I'm taking it all in. Every post is an opportunity to learn. Sorry about dissing Ca. I'm very conservative, and made a choice to leave Ca, back in the 80s. For me, my choice has proven to be the right choice, for my family and me.

Clearly I need to articulate a bit better. No agenda, no time table could leave on the first or the 21 st. My friends live in Sitka, again native americans, and the patience of saints.

I had mentioned in a recent post I just purchased a mondo anchor, 100 foot of chain, and 300 yards of used anchor line, salvaged off of a crashed boat some where in Ca. I will switch the existing anchor on the boat to a stern anchor.

I was told the existing anchor, was a bit lite, but adequate for the job. This was via a survey. I didn't like the sound of " perhaps adequate". In my mind, I'd rather have the mondo anchor, AND the second anchor, for the stern. I paid like 350.00 for a like new CQB, and 150.00 ish for the used chain and line, which I thought was a reasonable price.

As I stated , or thought I stated, I'll spend this next winter in the bay, learning the boat, the systems, and how to maximize their intended uses.

Im in the market for a good used heater, like to stay with Diesel, as I've got a decent size fuel tank on the boat. Also I'm the market for sea anchors and drones.

I just received comformation that my new main is in route. After its arrival, I'll price a set of stand along storm sails, lil tiny things, to deploy in a decent or big blow. My bow set up is still, " these sails are the only items I've purchased new"
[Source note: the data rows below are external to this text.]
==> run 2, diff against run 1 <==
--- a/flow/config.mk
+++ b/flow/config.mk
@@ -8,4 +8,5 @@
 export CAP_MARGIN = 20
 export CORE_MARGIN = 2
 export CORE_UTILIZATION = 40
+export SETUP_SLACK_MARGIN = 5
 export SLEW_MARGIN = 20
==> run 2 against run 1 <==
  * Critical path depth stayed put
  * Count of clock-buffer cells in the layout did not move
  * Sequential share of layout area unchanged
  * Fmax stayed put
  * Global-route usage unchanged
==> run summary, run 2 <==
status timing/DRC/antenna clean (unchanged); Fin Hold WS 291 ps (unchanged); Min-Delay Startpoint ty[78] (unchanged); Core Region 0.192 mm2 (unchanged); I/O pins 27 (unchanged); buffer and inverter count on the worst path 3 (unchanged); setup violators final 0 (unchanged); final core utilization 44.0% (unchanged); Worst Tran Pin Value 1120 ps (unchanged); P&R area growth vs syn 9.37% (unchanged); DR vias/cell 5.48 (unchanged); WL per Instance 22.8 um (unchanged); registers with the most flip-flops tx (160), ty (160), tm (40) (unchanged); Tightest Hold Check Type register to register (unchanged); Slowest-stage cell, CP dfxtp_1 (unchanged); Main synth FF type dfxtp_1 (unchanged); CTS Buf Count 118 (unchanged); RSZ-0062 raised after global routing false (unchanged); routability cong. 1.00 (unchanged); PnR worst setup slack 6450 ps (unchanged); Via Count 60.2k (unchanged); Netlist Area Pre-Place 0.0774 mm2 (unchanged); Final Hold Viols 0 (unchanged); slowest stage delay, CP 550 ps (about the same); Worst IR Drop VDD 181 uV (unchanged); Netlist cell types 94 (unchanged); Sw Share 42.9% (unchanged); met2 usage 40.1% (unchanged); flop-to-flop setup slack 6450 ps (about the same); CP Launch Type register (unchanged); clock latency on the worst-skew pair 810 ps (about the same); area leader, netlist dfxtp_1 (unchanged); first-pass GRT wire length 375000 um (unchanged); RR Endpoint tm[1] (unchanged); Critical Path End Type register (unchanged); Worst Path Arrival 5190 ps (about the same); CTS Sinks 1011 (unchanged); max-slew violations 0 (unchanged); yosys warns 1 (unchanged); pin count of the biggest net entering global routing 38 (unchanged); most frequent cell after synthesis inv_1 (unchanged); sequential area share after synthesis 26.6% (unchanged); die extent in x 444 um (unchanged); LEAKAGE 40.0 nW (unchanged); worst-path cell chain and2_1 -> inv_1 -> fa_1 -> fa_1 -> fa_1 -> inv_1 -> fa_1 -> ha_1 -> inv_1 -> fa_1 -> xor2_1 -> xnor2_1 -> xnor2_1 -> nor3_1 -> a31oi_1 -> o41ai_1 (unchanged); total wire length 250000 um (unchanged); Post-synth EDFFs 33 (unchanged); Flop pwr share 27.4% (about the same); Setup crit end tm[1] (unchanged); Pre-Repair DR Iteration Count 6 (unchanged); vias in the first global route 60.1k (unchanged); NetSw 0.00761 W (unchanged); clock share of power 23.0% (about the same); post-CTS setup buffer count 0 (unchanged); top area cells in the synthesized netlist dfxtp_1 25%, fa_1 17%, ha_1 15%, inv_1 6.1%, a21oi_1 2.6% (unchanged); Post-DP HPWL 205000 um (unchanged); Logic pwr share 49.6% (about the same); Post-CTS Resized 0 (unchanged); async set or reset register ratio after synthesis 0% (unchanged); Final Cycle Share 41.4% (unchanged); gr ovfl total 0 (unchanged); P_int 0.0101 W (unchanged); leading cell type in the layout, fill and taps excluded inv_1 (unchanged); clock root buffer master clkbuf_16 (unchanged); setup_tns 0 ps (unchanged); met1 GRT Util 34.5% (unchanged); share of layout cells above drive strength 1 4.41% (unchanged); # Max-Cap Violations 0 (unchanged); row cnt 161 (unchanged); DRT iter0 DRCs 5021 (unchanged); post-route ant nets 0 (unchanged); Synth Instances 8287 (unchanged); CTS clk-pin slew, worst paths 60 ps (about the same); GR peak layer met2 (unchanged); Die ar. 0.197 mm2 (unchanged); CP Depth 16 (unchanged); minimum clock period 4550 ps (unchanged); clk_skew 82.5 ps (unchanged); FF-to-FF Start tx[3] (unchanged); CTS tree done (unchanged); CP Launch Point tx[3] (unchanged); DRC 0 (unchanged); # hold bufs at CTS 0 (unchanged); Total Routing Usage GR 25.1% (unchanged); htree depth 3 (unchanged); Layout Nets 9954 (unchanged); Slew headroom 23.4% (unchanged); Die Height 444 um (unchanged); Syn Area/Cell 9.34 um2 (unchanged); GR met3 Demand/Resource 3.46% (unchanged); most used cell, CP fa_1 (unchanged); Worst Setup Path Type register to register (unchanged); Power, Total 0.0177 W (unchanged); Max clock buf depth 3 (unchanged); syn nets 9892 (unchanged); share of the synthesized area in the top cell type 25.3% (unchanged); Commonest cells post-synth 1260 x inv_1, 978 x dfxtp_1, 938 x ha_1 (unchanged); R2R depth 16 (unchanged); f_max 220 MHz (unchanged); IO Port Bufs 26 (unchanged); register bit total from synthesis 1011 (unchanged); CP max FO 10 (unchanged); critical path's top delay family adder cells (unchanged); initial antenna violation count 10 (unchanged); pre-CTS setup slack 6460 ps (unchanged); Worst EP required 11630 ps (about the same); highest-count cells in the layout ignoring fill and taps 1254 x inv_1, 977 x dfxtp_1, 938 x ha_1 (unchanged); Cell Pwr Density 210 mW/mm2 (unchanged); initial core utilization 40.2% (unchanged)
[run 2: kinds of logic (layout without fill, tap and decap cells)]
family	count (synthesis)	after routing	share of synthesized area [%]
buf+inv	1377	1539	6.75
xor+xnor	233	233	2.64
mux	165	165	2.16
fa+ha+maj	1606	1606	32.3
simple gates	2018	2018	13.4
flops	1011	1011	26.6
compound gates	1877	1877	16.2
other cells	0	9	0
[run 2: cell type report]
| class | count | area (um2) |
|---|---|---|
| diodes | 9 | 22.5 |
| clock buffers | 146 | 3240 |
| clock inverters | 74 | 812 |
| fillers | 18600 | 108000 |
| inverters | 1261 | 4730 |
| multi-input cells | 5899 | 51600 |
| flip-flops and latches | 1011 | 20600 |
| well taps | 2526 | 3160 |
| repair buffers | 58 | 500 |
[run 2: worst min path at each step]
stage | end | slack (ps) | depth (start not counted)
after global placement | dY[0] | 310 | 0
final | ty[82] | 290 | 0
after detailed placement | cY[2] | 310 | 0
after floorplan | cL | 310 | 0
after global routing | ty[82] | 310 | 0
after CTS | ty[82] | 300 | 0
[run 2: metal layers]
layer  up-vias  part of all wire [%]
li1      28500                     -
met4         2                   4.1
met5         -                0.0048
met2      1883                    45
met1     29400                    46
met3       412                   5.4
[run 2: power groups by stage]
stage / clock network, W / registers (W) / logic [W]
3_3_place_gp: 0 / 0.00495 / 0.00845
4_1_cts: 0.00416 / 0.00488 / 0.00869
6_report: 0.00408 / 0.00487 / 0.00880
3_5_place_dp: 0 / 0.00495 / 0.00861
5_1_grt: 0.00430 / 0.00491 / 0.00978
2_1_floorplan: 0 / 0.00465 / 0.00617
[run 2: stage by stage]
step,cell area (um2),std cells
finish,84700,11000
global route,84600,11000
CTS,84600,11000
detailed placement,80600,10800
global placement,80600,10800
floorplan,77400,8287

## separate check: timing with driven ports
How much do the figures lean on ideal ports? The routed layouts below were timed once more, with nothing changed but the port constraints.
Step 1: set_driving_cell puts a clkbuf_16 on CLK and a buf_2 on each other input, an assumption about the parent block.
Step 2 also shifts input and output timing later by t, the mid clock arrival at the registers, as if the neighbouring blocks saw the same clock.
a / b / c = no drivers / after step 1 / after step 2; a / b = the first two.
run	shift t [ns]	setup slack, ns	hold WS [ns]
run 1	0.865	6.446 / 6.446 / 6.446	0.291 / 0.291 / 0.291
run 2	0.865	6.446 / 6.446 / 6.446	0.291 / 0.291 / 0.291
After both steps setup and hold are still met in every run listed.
The boat came with three head sails, in very god condition. the main sail and the boom were allegedly lost via a bad jibe, off of Santa Cruz. I sourced and purchased a newer extruded boom, 13.1 long, and have the boom and the goose neck, down at a machine shop, to re space the origional goose neck, to fit precisely this new boom.

The boat did not come with a dodger, or a Bimini, I've sourced the metal work for both, used, for under 500.00 and will sew covers here at home. Also sourcing a sail rite sewing machine, which I have not purchased yet, but will in the next month. Figuring 600.00/ 800.00 for the industrial unit I want for the boat. Again used.

The boat came with a zodiac survival raft, and I already had a 10 foot hard bottom zodiac, with a choice of a 6 hp, or. 9.9 motor to push it around.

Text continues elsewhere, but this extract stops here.